Actor Chris O’Dowd tells Roz Laws that he might have a long-lost celebrity relative from Birmingham.

Actor Chris O’Dowd would be a good candidate for the genealogy show Who Do You Think You Are?

He recently discovered that, thanks to his philandering great-grandfather, he has a Midlands branch of his family he had no idea existed.

He’d like to track them down – and find out if he really is related to the singer Boy George.

Chris, the star of TV sitcoms The IT Crowd and FM, plus Richard Curtis’s new film out today, was amazed to learn more about his family when he went home to Roscommon in Ireland for Christmas.

He reveals: “I found out that my great-grandfather, a travelling salesman with a wife and family in Cork, had another, illegitimate family in Birmingham.

“My dad thinks that from that family was spawned George O’Dowd, better known as Boy George. It’s not a common name.

“All this only came out after my great-grandfather’s death and is a bit of a family secret, but I’d love to find out more about it.”

Boy George has an aunt, Teresa Gladwin, who lives in Quinton, Birmingham, and he once worked at the city’s Rag Market selling shoes.

The 47-year-old singer is currently serving a 15-month prison sentence for handcuffing a male escort to a wall and beating him.

But Chris says: “He’s still a great bloke.
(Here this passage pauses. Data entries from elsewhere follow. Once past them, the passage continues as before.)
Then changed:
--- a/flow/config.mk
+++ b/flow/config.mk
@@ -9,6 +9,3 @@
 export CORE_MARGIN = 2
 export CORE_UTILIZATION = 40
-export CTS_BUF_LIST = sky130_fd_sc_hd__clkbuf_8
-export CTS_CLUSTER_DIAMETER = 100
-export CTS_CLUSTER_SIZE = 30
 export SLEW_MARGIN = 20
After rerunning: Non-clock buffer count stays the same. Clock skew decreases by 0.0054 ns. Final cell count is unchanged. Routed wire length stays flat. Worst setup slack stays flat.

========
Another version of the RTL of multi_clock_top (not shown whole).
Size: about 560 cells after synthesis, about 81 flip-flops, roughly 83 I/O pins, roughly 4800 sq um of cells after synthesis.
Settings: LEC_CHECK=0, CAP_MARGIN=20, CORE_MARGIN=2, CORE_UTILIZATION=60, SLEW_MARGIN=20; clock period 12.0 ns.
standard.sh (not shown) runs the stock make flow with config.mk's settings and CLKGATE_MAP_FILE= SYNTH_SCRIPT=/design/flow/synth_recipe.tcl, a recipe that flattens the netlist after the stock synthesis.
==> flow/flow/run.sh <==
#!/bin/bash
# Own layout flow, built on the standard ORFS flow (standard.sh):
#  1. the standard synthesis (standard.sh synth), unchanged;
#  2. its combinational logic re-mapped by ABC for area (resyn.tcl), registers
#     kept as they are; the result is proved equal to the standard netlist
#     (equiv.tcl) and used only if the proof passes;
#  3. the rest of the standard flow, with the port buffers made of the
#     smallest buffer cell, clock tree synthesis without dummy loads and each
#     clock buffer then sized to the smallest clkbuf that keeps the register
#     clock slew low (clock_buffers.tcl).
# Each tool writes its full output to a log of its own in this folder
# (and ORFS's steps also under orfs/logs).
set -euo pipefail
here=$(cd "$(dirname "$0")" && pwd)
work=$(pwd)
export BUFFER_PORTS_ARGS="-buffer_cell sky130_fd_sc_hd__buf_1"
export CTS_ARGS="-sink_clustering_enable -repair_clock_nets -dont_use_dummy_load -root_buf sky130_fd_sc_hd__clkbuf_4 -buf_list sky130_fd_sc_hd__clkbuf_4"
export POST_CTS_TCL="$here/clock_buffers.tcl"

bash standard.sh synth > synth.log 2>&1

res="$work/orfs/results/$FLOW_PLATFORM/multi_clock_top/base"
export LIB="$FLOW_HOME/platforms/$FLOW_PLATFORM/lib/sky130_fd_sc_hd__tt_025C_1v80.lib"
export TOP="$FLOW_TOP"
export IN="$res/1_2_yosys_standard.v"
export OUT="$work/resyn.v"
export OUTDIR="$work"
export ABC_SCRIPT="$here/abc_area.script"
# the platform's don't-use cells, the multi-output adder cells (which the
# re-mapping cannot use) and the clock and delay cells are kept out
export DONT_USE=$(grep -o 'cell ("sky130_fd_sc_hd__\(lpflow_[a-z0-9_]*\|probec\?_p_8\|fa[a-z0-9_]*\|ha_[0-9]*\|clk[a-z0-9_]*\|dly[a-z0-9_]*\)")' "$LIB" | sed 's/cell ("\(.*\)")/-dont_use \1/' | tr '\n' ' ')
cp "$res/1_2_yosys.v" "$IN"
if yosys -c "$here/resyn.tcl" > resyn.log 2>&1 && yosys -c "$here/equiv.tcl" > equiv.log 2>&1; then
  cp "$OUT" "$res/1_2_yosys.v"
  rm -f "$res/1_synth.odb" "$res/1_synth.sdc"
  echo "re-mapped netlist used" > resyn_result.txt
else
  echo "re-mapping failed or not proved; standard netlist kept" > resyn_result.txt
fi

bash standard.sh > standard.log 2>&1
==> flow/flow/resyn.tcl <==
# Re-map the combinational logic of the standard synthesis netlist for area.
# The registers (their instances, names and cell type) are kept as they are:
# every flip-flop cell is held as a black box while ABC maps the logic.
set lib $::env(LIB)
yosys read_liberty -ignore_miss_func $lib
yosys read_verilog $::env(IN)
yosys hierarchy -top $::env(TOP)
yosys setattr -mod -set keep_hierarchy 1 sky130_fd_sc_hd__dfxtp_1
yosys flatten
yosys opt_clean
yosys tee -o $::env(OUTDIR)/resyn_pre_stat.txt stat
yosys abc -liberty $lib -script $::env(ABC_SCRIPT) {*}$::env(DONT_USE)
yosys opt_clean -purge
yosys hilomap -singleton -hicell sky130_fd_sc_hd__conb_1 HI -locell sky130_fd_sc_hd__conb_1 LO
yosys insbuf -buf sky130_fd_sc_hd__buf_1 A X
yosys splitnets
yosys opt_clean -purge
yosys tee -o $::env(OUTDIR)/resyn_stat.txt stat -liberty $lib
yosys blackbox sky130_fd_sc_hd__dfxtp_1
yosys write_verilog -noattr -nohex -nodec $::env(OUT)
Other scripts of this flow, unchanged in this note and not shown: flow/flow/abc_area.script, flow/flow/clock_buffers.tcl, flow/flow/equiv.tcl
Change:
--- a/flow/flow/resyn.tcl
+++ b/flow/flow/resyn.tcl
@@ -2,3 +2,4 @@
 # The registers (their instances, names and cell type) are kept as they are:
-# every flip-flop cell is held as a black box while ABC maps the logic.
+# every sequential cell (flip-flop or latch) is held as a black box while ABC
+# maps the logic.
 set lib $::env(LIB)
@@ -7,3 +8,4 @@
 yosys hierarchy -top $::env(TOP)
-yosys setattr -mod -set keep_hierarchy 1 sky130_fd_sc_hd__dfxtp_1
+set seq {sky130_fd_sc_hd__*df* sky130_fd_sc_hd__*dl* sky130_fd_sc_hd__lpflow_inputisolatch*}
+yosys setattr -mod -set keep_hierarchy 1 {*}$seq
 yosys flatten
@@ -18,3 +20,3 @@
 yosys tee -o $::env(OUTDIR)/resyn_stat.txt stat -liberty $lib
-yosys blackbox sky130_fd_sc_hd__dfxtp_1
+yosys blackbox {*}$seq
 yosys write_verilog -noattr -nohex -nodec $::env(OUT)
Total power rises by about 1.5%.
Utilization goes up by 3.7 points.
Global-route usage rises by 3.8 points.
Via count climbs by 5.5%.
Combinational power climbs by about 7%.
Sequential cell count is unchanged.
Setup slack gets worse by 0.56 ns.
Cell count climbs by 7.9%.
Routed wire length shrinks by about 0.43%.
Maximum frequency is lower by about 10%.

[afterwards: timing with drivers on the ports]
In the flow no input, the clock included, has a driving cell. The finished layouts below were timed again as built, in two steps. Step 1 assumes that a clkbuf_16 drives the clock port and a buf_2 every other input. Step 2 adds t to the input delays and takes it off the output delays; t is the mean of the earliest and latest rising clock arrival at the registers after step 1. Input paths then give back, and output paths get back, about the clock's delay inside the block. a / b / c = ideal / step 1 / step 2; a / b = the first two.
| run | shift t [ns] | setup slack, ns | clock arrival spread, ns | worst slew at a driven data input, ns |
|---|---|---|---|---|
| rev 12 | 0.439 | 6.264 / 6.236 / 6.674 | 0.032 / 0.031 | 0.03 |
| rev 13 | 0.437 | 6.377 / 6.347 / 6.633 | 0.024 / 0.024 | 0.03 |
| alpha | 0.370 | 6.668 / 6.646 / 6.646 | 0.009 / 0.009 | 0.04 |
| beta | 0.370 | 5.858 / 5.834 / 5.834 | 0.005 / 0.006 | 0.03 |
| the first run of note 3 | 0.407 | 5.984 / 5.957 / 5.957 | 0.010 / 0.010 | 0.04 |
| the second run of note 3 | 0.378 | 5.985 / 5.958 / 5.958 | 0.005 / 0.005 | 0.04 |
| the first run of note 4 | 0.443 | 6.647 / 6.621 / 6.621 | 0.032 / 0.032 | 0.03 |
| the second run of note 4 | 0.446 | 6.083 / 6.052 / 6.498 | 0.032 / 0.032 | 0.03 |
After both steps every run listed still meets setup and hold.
I met him at the Brit Awards a couple of years ago and he said, ‘I presume we must be cousins’. We joked about it, but now it turns out we could be!”

Chris, 29, spent most of last year playing a DJ, in two roles set 40 years apart.

In ITV2’s FM, set in a London radio station, he is bumbling Lindsay Carol alongside Kevin Bishop and Nina Sosanya.

And in the new film The Boat That Rocked, he is breakfast DJ Simon, working on board pirate station Radio Rock, moored in the North Sea in 1966.

The stellar cast includes Philip Seymour Hoffman, Bill Nighy, Emma Thompson, Nick Frost, Rhys Ifans, Jack Davenport and Kenneth Branagh.

Chris says: “To research the role for FM, I watched Chris Moyles and Chris Evans at work, but for The Boat That Rocked I listened to hours of Radio Caroline sets on YouTube. Mainly Tony Blackburn, who was so funny.”

Chris confides that he was unsure about taking the role until Richard Curtis swayed him with a piece of casting news.

It wasn’t the prospect of working with Oscar-winner Seymour Hoffman that did it, but the prospect of getting into bed with a gorgeous woman.

“Richard rang and said, ‘You should know, we’ve cast the most beautiful woman in the world as your wife’. And she is. She’s January Jones, a stunning American actress who’s in Mad Men. I was a bit thrown by her incredible looks when I met her.”

Not that this is a screen marriage with a happy ending. “I’ve cast myself as a loser for quite a while now,” smiles Chris, who is single. “I’m a bit perturbed by how easy that seems to come to me!”

Another memorable part of the shoot was standing on the steps of London’s National Gallery in his underpants, while filming Simon’s stag night.

“It was 6am at the end of a night shoot, when Trafalgar Square was busier than you might think. It was full of commuters and tourists and there were a lot of people photographing me.

“We did it a good few times and it may have gone as far as standing in the fountains.

“I don’t think I’ll ever live it down. And I notice it’s in the trailer!”

Chris is a man in hot demand, as The Boat That Rocked is one of four new films he’s in this year.

He’s now off to Hollywood to make Gulliver’s Travels with Jack Black, playing the Lilliputian baddie, Edward Edwardian. “Edward is engaged to Emily Blunt, but she is stolen from me. I’m always with a beautiful woman but it never works out,” he sighs.

After The Boat That Rocked, Chris will next appear on the big screen in the British sci-fi comedy Frequently Asked Questions About Time Travel.

Later this year sees the release of Hippie Hippie Shake, which co-stars Sienna Miller, Hugh Bonneville and Derek Jacobi, is set in 1960s London and remembers the satirical magazine Oz. It dared to print a cartoon of Rupert Bear considered so obscene it landed those responsible in prison, though they were later acquitted on appeal.

Chris is playing Oz co-editor Felix Dennis, now a millionaire publishing magnate who lives in 730 acres in Dorsington in Warwickshire when he’s not relaxing on the Caribbean island of Mustique.

Chris says: “He’s one of the most charismatic men I’ve met, full of great stories. He was going to chopper me up to his country estate but I was working, unfortunately.”